Eire observes how levitating saints and flying witches were as essential a component of early modern life as the religious turmoil of the age, and as much a part of history as Newton’s scientific discoveries. Relying on an array of firsthand accounts, and focusing on exceptionally impossible cases involving levitation, bilocation, witchcraft, and demonic possession, Eire challenges established assumptions about the redrawing of boundaries between the natural and supernatural that marked the transition to modernity.

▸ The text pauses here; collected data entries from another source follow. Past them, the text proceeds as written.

==> config.mk <==
export PLATFORM = sky130hd
export DESIGN_NAME = vga_timing_gen
export DESIGN_NICKNAME = d
export VERILOG_FILES = /design/src/rtl/vga_timing_pkg.sv /design/src/rtl/vga_wrap_counter.sv /design/src/rtl/vga_timing_gen.sv
export SDC_FILE = /design/constraint.sdc
export NUM_CORES = 1
export LEC_CHECK = 0
export ABC_CLOCK_PERIOD_IN_PS = 2500
export CORE_MARGIN = 3
export CORE_UTILIZATION = 52
export CTS_CLUSTER_SIZE = 20
export DETAILED_ROUTE_END_ITERATION = 10
export GPL_ROUTABILITY_DRIVEN = 1
export PLACE_DENSITY_LB_ADDON = 0.15
export SYNTH_ARGS = -nofsm -noshare
export SYNTH_HDL_FRONTEND = slang
export SYNTH_SLANG_ARGS = --single-unit
==> constraint.sdc <==
create_clock -name vga_clk -period 2.5 [get_ports vga_clk]
set_input_delay 0.5 -clock vga_clk [delete_from_list [all_inputs] [get_ports vga_clk]]
set_output_delay 0.5 -clock vga_clk [all_outputs]
set_load 0.05 [all_outputs]
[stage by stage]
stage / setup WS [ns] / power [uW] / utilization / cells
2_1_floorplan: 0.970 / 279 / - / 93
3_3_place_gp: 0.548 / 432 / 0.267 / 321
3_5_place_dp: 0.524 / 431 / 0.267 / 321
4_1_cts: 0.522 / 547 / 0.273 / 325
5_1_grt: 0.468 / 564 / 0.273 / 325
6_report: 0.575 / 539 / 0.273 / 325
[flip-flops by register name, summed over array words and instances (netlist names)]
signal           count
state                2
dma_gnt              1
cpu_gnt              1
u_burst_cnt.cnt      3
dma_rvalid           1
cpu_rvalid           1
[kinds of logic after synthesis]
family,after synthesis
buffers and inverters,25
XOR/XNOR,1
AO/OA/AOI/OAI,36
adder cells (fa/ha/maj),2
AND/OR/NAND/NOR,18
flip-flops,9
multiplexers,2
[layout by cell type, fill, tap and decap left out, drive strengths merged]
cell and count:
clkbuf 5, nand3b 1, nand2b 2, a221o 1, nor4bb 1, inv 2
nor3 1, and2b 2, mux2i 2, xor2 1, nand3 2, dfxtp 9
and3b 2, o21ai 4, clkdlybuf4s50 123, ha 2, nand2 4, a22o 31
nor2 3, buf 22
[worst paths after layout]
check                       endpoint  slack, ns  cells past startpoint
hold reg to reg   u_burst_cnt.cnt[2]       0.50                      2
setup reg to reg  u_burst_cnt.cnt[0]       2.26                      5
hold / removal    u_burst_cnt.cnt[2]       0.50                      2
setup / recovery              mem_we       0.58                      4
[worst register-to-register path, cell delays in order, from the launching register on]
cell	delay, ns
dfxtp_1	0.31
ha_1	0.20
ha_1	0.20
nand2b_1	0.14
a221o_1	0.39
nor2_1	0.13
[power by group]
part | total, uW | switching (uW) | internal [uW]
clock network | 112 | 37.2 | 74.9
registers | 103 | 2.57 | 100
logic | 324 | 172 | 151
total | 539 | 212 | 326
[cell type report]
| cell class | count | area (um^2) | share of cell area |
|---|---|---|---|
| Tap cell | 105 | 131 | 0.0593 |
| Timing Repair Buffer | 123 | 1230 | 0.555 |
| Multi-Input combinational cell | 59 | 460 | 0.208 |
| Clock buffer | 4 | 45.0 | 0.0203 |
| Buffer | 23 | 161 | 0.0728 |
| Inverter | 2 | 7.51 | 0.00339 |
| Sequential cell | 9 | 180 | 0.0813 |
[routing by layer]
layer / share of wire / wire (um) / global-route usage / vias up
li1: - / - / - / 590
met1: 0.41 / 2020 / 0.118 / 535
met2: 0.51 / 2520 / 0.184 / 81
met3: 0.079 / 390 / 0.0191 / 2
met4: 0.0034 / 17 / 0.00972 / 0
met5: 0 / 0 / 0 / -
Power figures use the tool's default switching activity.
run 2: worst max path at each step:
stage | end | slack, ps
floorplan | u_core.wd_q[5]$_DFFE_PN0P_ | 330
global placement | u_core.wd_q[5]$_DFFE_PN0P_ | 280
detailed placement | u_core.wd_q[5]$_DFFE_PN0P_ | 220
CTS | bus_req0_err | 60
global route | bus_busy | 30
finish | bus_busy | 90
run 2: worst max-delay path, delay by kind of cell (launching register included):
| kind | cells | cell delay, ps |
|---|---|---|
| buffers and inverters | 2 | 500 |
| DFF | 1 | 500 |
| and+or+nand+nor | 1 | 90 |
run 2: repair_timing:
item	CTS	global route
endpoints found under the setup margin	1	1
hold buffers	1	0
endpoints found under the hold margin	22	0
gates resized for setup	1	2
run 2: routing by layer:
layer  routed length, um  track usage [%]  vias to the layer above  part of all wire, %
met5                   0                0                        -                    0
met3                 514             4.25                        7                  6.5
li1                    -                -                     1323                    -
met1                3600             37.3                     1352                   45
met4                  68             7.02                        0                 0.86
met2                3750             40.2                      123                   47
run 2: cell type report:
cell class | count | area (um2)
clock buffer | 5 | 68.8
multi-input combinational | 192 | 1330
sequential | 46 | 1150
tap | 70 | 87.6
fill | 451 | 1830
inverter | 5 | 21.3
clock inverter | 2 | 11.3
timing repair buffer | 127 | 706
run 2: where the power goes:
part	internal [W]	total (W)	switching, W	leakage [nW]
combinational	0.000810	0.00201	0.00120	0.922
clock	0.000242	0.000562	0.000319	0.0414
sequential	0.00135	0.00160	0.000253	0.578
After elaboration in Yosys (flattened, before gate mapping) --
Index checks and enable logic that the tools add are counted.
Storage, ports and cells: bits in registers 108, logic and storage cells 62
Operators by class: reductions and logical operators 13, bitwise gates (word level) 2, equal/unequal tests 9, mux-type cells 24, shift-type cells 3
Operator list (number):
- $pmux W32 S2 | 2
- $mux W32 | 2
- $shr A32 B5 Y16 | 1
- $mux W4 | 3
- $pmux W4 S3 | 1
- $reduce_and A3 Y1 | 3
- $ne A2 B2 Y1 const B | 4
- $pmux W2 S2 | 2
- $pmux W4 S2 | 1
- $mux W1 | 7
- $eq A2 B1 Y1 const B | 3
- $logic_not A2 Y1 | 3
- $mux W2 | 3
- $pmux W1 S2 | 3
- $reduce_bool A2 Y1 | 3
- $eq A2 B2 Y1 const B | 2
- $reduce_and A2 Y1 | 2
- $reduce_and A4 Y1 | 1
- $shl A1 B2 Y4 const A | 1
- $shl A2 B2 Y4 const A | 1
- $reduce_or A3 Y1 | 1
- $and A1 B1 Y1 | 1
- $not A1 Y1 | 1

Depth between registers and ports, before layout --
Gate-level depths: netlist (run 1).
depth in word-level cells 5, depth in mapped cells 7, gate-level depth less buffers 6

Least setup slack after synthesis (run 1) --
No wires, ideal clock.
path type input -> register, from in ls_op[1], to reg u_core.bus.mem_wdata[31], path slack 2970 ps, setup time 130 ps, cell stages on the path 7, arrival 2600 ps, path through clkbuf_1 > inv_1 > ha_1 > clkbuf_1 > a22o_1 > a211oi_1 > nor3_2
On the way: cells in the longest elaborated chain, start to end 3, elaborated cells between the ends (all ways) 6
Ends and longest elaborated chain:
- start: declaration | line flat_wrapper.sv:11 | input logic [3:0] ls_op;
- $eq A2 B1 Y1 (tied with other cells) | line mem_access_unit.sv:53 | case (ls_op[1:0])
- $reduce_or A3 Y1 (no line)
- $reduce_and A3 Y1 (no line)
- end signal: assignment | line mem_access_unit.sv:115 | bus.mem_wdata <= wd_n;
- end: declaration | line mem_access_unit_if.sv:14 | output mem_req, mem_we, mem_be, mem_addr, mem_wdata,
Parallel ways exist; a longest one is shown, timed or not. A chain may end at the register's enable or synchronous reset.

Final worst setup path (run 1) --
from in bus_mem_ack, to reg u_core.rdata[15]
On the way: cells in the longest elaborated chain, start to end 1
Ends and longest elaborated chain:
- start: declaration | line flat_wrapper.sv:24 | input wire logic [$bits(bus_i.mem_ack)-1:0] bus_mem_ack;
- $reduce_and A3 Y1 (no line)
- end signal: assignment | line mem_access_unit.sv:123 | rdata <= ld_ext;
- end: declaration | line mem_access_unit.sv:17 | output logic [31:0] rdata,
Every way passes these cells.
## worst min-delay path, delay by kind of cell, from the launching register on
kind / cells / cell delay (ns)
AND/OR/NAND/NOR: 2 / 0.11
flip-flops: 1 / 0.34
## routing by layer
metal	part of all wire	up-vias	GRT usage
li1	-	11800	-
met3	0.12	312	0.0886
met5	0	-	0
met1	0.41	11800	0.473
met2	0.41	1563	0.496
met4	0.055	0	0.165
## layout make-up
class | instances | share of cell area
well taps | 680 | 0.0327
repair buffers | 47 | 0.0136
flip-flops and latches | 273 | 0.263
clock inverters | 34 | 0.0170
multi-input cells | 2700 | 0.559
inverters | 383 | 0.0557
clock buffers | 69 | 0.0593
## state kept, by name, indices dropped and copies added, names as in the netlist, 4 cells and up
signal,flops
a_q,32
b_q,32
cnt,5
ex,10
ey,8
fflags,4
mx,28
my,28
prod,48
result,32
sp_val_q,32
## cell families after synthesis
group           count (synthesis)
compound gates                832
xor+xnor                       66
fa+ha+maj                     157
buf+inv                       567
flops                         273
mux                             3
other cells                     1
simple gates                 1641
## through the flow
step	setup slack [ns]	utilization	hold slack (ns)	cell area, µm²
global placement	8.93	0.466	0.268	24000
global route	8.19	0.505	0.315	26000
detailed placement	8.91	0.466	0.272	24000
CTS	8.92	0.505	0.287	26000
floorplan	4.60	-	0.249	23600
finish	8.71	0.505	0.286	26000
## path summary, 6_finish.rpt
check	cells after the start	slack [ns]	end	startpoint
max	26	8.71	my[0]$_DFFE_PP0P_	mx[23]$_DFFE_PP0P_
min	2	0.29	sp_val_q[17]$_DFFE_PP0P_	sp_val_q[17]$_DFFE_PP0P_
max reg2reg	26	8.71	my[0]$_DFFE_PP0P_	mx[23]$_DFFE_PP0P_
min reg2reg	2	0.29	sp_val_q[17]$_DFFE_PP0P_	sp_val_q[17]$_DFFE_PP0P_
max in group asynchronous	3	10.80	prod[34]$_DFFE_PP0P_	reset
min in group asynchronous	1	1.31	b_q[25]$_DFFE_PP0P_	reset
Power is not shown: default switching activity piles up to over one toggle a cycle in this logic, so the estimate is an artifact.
[src/rtl/regfile_wb_ctrl_pkg.sv]
// ---------------------------------------------------------------------------
// regfile_wb_ctrl_pkg
//   Shared constants for the register-file writeback controller:
//     DEF_WIDTH / DEF_ADDR_W / DEF_DEPTH : default parameter values
//     R0_ADDR                            : hard-wired zero register address
//   Queue entries travel between the controller and the match logic as
//   packed words laid out {wa, wd}; entry_w() gives the width of one entry.
// ---------------------------------------------------------------------------
package regfile_wb_ctrl_pkg;

    localparam int DEF_WIDTH  = 32;
    localparam int DEF_ADDR_W = 5;
    localparam int DEF_DEPTH  = 4;
    localparam int R0_ADDR    = 0;

    // Width of one packed queue entry {wa, wd}.
    function automatic int entry_w(input int width, input int addr_w);
        return width + addr_w;
    endfunction

endpackage

[src/rtl/wb_fwd_match.sv]
// ---------------------------------------------------------------------------
// wb_fwd_match
//   Youngest-first priority match of one read address against the
//   writeback queue. Purely combinational.
//   Ports:
//     ra          in   read address (r0 never matches)
//     head_ptr    in   slot index of the oldest queued entry
//     entry_valid in   per-slot occupied bits
//     entries     in   all slots packed, slot i at [i*ENTRY_W +: ENTRY_W],
//                      each entry laid out {wa, wd}
//     hit         out  some occupied slot holds ra
//     data        out  write data of the youngest matching slot (0 if none)
// ---------------------------------------------------------------------------
module wb_fwd_match
    import regfile_wb_ctrl_pkg::*;
#(
    parameter int WIDTH  = DEF_WIDTH,
    parameter int ADDR_W = DEF_ADDR_W,
    parameter int DEPTH  = DEF_DEPTH
) (
    input  logic [ADDR_W-1:0]                 ra,
    input  logic [$clog2(DEPTH)-1:0]          head_ptr,
    input  logic [DEPTH-1:0]                  entry_valid,
    input  logic [DEPTH*(ADDR_W+WIDTH)-1:0]   entries,
    output logic                              hit,
    output logic [WIDTH-1:0]                  data
);

    localparam int PTR_W   = $clog2(DEPTH);
    localparam int ENTRY_W = entry_w(WIDTH, ADDR_W);

    logic [WIDTH-1:0] slot_wd [DEPTH];
    logic [DEPTH-1:0] slot_match;
    logic [PTR_W-1:0] slot_idx;

    genvar gi;
    generate
        for (gi = 0; gi < DEPTH; gi++) begin : g_slot
            logic [ADDR_W-1:0] slot_wa;
            assign slot_wa        = entries[gi*ENTRY_W + WIDTH +: ADDR_W];
            assign slot_wd[gi]    = entries[gi*ENTRY_W +: WIDTH];
            assign slot_match[gi] = entry_valid[gi] && (slot_wa == ra)
                                    && (ra != ADDR_W'(R0_ADDR));
        end
    endgenerate

    // Walk slots oldest to youngest; a later hit overrides an earlier one so
    // the youngest queued write to the register wins.
    always_comb begin
        hit      = 1'b0;
        data     = '0;
        slot_idx = '0;
        for (int k = 0; k < DEPTH; k++) begin
            slot_idx = head_ptr + PTR_W'(k);
            if (slot_match[slot_idx]) begin
                hit  = 1'b1;
                data = slot_wd[slot_idx];
            end
        end
    end

endmodule

[src/rtl/regfile_wb_ctrl.sv]
// ---------------------------------------------------------------------------
// regfile_wb_ctrl
//   Write-side initiator for the register file. Writeback requests from the
//   MEM/WB stage are buffered in an in-order queue of DEPTH entries and
//   drained one per cycle onto the regfile write port. Both read ports are
//   checked against still-queued writes.
//
//   Build option REGFILE_WB_FWD_EN:
//     defined   : rd_n returns the youngest queued data for ra_n, falling
//                 back to the raw regfile data; hazard_n is tied low.
//     undefined : rd_n is the raw regfile data; hazard_n flags a queued,
//                 not yet written register so decode can stall.
//
//   Ports:
//     clk, rst              clock, synchronous active-high reset
//     in_valid/in_ready     writeback request handshake
//     in_wa, in_wd          request address / data (wa==0 accepted, dropped)
//     drain_en              allow a regfile write this cycle
//     rf_regwrite/wa/wd     regfile write port (queue head, 0 when empty)
//     ra1, ra2              read addresses
//     rf_rd1, rf_rd2        raw regfile read data
//     rd1, rd2              resolved read data for decode
//     hazard1, hazard2      read port targets a queued register
//     pending               occupied queue entries
// ---------------------------------------------------------------------------
module regfile_wb_ctrl
    import regfile_wb_ctrl_pkg::*;
#(
    parameter int WIDTH  = DEF_WIDTH,
    parameter int ADDR_W = DEF_ADDR_W,
    parameter int DEPTH  = DEF_DEPTH
) (
    input  logic                     clk,
    input  logic                     rst,
    input  logic                     in_valid,
    output logic                     in_ready,
    input  logic [ADDR_W-1:0]        in_wa,
    input  logic [WIDTH-1:0]         in_wd,
    input  logic                     drain_en,
    output logic                     rf_regwrite,
    output logic [ADDR_W-1:0]        rf_wa,
    output logic [WIDTH-1:0]         rf_wd,
    input  logic [ADDR_W-1:0]        ra1,
    input  logic [ADDR_W-1:0]        ra2,
    input  logic [WIDTH-1:0]         rf_rd1,
    input  logic [WIDTH-1:0]         rf_rd2,
    output logic [WIDTH-1:0]         rd1,
    output logic [WIDTH-1:0]         rd2,
    output logic                     hazard1,
    output logic                     hazard2,
    output logic [$clog2(DEPTH):0]   pending
);

    localparam int PTR_W   = $clog2(DEPTH);
    localparam int CNT_W   = PTR_W + 1;
    localparam int ENTRY_W = entry_w(WIDTH, ADDR_W);

    logic [ADDR_W-1:0]        wa_q [DEPTH];
    logic [WIDTH-1:0]         wd_q [DEPTH];
    logic [DEPTH-1:0]         valid_q;
    logic [PTR_W-1:0]         wr_ptr_q, wr_ptr_d;
    logic [PTR_W-1:0]         rd_ptr_q, rd_ptr_d;
    logic [CNT_W-1:0]         count_q, count_d;
    logic                     full, empty, push, store, pop;
    logic [DEPTH*ENTRY_W-1:0] entries_flat;
    logic                     hit1, hit2;
    logic [WIDTH-1:0]         fwd_data1, fwd_data2;

    assign full     = (count_q == CNT_W'(DEPTH));
    assign empty    = (count_q == '0);
    assign in_ready = !full && !rst;
    assign push     = in_valid && in_ready;
    // Writes to r0 complete the handshake but never occupy an entry.
    assign store    = push && (in_wa != ADDR_W'(R0_ADDR));
    // No regfile write may leave the block while reset is asserted.
    assign pop      = !empty && drain_en && !rst;

    assign rf_regwrite = pop;
    assign rf_wa       = empty ? '0 : wa_q[rd_ptr_q];
    assign rf_wd       = empty ? '0 : wd_q[rd_ptr_q];
    assign pending     = count_q;

    always_comb begin
        wr_ptr_d = wr_ptr_q;
        rd_ptr_d = rd_ptr_q;
        count_d  = count_q;
        if (store) begin
            wr_ptr_d = wr_ptr_q + PTR_W'(1);
        end
        if (pop) begin
            rd_ptr_d = rd_ptr_q + PTR_W'(1);
        end
        if (store && !pop) begin
            count_d = count_q + CNT_W'(1);
        end else if (pop && !store) begin
            count_d = count_q - CNT_W'(1);
        end
    end

    always_ff @(posedge clk) begin
        if (rst) begin
            wr_ptr_q <= '0;
            rd_ptr_q <= '0;
            count_q  <= '0;
            valid_q  <= '0;
        end else begin
            wr_ptr_q <= wr_ptr_d;
            rd_ptr_q <= rd_ptr_d;
            count_q  <= count_d;
            // Set and clear never hit the same slot: that needs a full queue
            // with a push, and push is blocked when full.
            if (pop) begin
                valid_q[rd_ptr_q] <= 1'b0;
            end
            if (store) begin
                valid_q[wr_ptr_q] <= 1'b1;
            end
        end
    end

    // Payload storage carries no reset; occupancy lives in valid_q/count_q.
    always_ff @(posedge clk) begin
        if (store) begin
            wa_q[wr_ptr_q] <= in_wa;
            wd_q[wr_ptr_q] <= in_wd;
        end
    end

    genvar gi;
    generate
        for (gi = 0; gi < DEPTH; gi++) begin : g_pack
            assign entries_flat[gi*ENTRY_W +: ENTRY_W] = {wa_q[gi], wd_q[gi]};
        end
    endgenerate

    // The entry being popped this cycle is still matched: the regfile only
    // holds its data from the next cycle on.
    wb_fwd_match #(
        .WIDTH  (WIDTH),
        .ADDR_W (ADDR_W),
        .DEPTH  (DEPTH)
    ) u_match1 (
        .ra          (ra1),
        .head_ptr    (rd_ptr_q),
        .entry_valid (valid_q),
        .entries     (entries_flat),
        .hit         (hit1),
        .data        (fwd_data1)
    );

    wb_fwd_match #(
        .WIDTH  (WIDTH),
        .ADDR_W (ADDR_W),
        .DEPTH  (DEPTH)
    ) u_match2 (
        .ra          (ra2),
        .head_ptr    (rd_ptr_q),
        .entry_valid (valid_q),
        .entries     (entries_flat),
        .hit         (hit2),
        .data        (fwd_data2)
    );

`ifdef REGFILE_WB_FWD_EN
    assign rd1     = (ra1 == ADDR_W'(R0_ADDR)) ? '0 : (hit1 ? fwd_data1 : rf_rd1);
    assign rd2     = (ra2 == ADDR_W'(R0_ADDR)) ? '0 : (hit2 ? fwd_data2 : rf_rd2);
    assign hazard1 = 1'b0;
    assign hazard2 = 1'b0;
`else
    assign rd1     = (ra1 == ADDR_W'(R0_ADDR)) ? '0 : rf_rd1;
    assign rd2     = (ra2 == ADDR_W'(R0_ADDR)) ? '0 : rf_rd2;
    assign hazard1 = hit1;
    assign hazard2 = hit2;
    // Forwarded data is not consumed when decode stalls instead.
    logic unused_fwd_data;
    assign unused_fwd_data = ^{fwd_data1, fwd_data2};
`endif

endmodule

[config.mk]
export PLATFORM = sky130hd
export DESIGN_NAME = regfile_wb_ctrl
export DESIGN_NICKNAME = d
export VERILOG_FILES = /design/src/rtl/regfile_wb_ctrl_pkg.sv /design/src/rtl/wb_fwd_match.sv /design/src/rtl/regfile_wb_ctrl.sv
export SDC_FILE = /design/constraint.sdc
export NUM_CORES = 1
export LEC_CHECK = 0
export ABC_AREA = 1
export CAP_MARGIN = 20
export CELL_PAD_IN_SITES_DETAIL_PLACEMENT = 1
export CELL_PAD_IN_SITES_GLOBAL_PLACEMENT = 2
export CORE_ASPECT_RATIO = 0.5
export CORE_MARGIN = 4
export CORE_UTILIZATION = 28
export DETAILED_ROUTE_END_ITERATION = 10
export PLACE_DENSITY = 0.79
export SYNTH_ARGS = -nofsm -noshare
export SYNTH_HDL_FRONTEND = slang
export SYNTH_SLANG_ARGS = --single-unit
[constraint.sdc]
create_clock -name clk -period 2.6 [get_ports clk]
set_input_delay 0.39 -clock clk [delete_from_list [all_inputs] [get_ports clk]]
set_output_delay 0.39 -clock clk [all_outputs]
set_load 0.02 [all_outputs]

Carlos Eire is the T. Lawrason Riggs Professor of History and Religious Studies at Yale. He specializes in the social, intellectual, religious, and cultural history of late medieval and early modern Europe, with a focus on both the Protestant and Catholic Reformations; the history of popular piety; the history of the supernatural; and the history of death. He is the author of War Against the Idols: The Reformation of Worship From Erasmus to Calvin (1986); From Madrid to Purgatory: The Art and Craft of Dying in Sixteenth Century Spain (1995); A Very Brief History of Eternity (2010); Reformations: The Early Modern World(2016); The Life of Saint Teresa of Avila: A Biography (2019); and They Flew: A History of the Impossible (2023). He is also co-author of Jews, Christians, Muslims: An Introduction to Monotheistic Religions (1997); and he ventured into the twentieth century and the Cuban Revolution in the memoir Waiting for Snow in Havana (2003), which won the National Book Award in Nonfiction in the United States and has been translated into more than a dozen languages. His second memoir, Learning to Die in Miami (2010), explores the exile experience. His book Reformations won the R.R .Hawkins Prize for Best Book of the Year from the American Publishers Association, as well as the award for Best Book in the Humanities in 2017. It was also awarded the Jaroslav Pelikan Prize by Yale University Press. All of his books are banned in Cuba, where he has been proclaimed an enemy of the state—a distinction he regards as the highest of all honors.